Konsultan Pertek Air Limbah : Daftar Parameter Untuk Pertek Air Limbah

Konsultan Pertek Air Limbah Menjelaskan: Daftar Parameter Kritis yang Wajib Diukur dalam Persetujuan Teknis

Konsultan Pertek Air Limbah
Konsultan Pertek Air Limbah PT ROFIS JAYA PERKASA

Proses pengurusan Persetujuan Teknis (Pertek) Air Limbah adalah langkah krusial yang menjamin kepatuhan lingkungan suatu usaha. Inti dari dokumen Pertek adalah penetapan Baku Mutu Air Limbah (BMAL) yang wajib dipenuhi oleh Penanggung Jawab Usaha. Penentuan BMAL ini didasarkan pada parameter-parameter pencemar spesifik yang ada dalam air limbah Anda.

Kesalahan dalam mengidentifikasi dan mengukur parameter ini dapat menyebabkan penolakan Pertek atau, yang lebih fatal, pelanggaran lingkungan di masa depan. Oleh karena itu, bantuan dari Konsultan Pertek Air Limbah sangat diperlukan. Konsultan Pertek Air Limbah profesional akan memandu Anda memahami parameter mana saja yang wajib Anda ukur, laporkan, dan olah.

1. Parameter Kunci (Parameter Dasar) yang Selalu Masuk Pertek


Terdapat beberapa parameter yang hampir selalu menjadi bagian dari setiap Pertek Air Limbah, terlepas dari sektor industrinya (kecuali ditentukan lain oleh BMAL sektoral). Parameter ini mencerminkan kondisi umum air limbah dan beban pencemaran utamanya. Jika Anda bekerja sama dengan Konsultan Pertek Air Limbah, mereka akan mengawali kajian dengan parameter-parameter ini:

a. pH (Tingkat Keasaman/Kebasaan)

pH adalah parameter termudah diukur, namun paling fundamental. Nilai pH yang ekstrem (terlalu asam atau terlalu basa) dapat membunuh mikroorganisme di perairan dan merusak infrastruktur pipa. Mayoritas Baku Mutu Air Limbah (BMAL) di Indonesia menetapkan rentang pH yang diizinkan adalah 6 hingga 9.

Rumus dasar perhitungan konsentrasi ion hidrogen ($[H^+]$) adalah:

$$\text{pH} = – \log_{10}[H^+]$$

b. Chemical Oxygen Demand (COD)

COD mengukur jumlah oksigen yang dibutuhkan untuk mengoksidasi semua materi organik dan anorganik dalam air limbah secara kimiawi. Nilai COD yang tinggi menunjukkan adanya zat pencemar yang sulit terurai secara hayati. Oleh sebab itu, Konsultan Pertek Air Limbah akan menekankan pentingnya merancang proses pengolahan yang mampu menurunkan nilai COD secara signifikan.

c. Total Suspended Solids (TSS)

TSS adalah total padatan tersuspensi dalam air limbah yang dapat disaring. Padatan ini menyebabkan kekeruhan, menghalangi penetrasi cahaya matahari ke badan air, dan dapat mengganggu respirasi biota air. Pengurangan TSS biasanya dilakukan melalui proses fisika seperti sedimentasi dan filtrasi.

Lihat Juga : Cara Mendesain IPAL Sesuai Pertek 2025

d. Amonia Nitrogen ($\text{NH}_3\text{-N}$)

Amonia seringkali menjadi parameter wajib, terutama untuk air limbah domestik atau industri tertentu (misalnya petrokimia). Amonia dapat bersifat racun bagi ikan pada konsentrasi tinggi. Penghilangan amonia dilakukan melalui proses biologis, seperti nitrifikasi dan denitrifikasi.
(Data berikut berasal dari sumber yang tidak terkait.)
[config.mk]
export PLATFORM = sky130hd
export DESIGN_NAME = rpe_reduce
export DESIGN_NICKNAME = d
export VERILOG_FILES = /design/src/rpe_pkg.sv /design/src/rpe_reduce.sv
export SDC_FILE = /design/constraint.sdc
export NUM_CORES = 2
export LEC_CHECK = 0
export ABC_AREA = 1
export BUFFER_PORTS_ARGS = -buffer_cell sky130_fd_sc_hd__buf_4
export CORE_UTILIZATION = 45
export CTS_BUF_LIST = sky130_fd_sc_hd__clkbuf_2 sky130_fd_sc_hd__clkbuf_4 sky130_fd_sc_hd__clkbuf_8
export CTS_CLUSTER_DIAMETER = 40
export DETAILED_ROUTE_END_ITERATION = 10
export REMOVE_ABC_BUFFERS = 1
export SLEW_MARGIN = 20
export SYNTH_ARGS = -nofsm -noshare
export SYNTH_HDL_FRONTEND = slang
export SYNTH_SLANG_ARGS = --single-unit
[constraint.sdc]
create_clock -name aclk -period 6.9 [get_ports aclk]
set_input_delay 0.345 -clock aclk [delete_from_list [all_inputs] [get_ports aclk]]
set_output_delay 0.345 -clock aclk [all_outputs]
set_load 0.01 [all_outputs]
Butuh Pendampingan Teknis Spesifik Sektoral?

Hubungi Konsultan Pertek Air Limbah Kami yang Berpengalaman di Berbagai Sektor Industri.


📞 Konsultasi Sekarang Dengan Konsultan Pertek Air Limbah

2. Parameter Tambahan Berdasarkan Sektor Industri


Pertek Air Limbah tidak hanya memuat parameter dasar, tetapi juga parameter pencemar spesifik yang terkait erat dengan jenis usaha Anda. Parameter ini diatur dalam Peraturan Menteri LHK yang mengatur Baku Mutu Air Limbah Sektoral.

a. Industri Makanan dan Minuman

Parameter tambahan yang sering diukur adalah Minyak dan Lemak, serta BOD (Biochemical Oxygen Demand). BOD mengukur oksigen yang dikonsumsi oleh mikroorganisme untuk menguraikan bahan organik. Karena industri makanan banyak mengandung organik, nilai BOD menjadi sangat penting.

Lihat Juga : 5 Ciri Ahli Penyusun Dokumen Pertek Air Limbah

b. Industri Logam/Pelapisan Logam (Electroplating)

Untuk sektor ini, Pertek akan sangat ketat pada parameter Logam Berat, seperti: Kromium Heksavalen ($\text{Cr}^{6+}$), Nikel ($\text{Ni}$), Tembaga ($\text{Cu}$), dan Kadmium ($\text{Cd}$). Penanganan logam berat ini memerlukan proses kimia spesifik, seperti reduksi-presipitasi. Sebagai Konsultan Pertek Air Limbah berpengalaman, kami tahu persis batas kadar yang diizinkan untuk setiap logam.

c. Industri Tekstil

Parameter khas yang diatur adalah Warna dan Fenol. Warna sisa dari proses pewarnaan harus dihilangkan secara tuntas, seringkali menggunakan koagulasi, flokulasi, atau proses oksidasi lanjut.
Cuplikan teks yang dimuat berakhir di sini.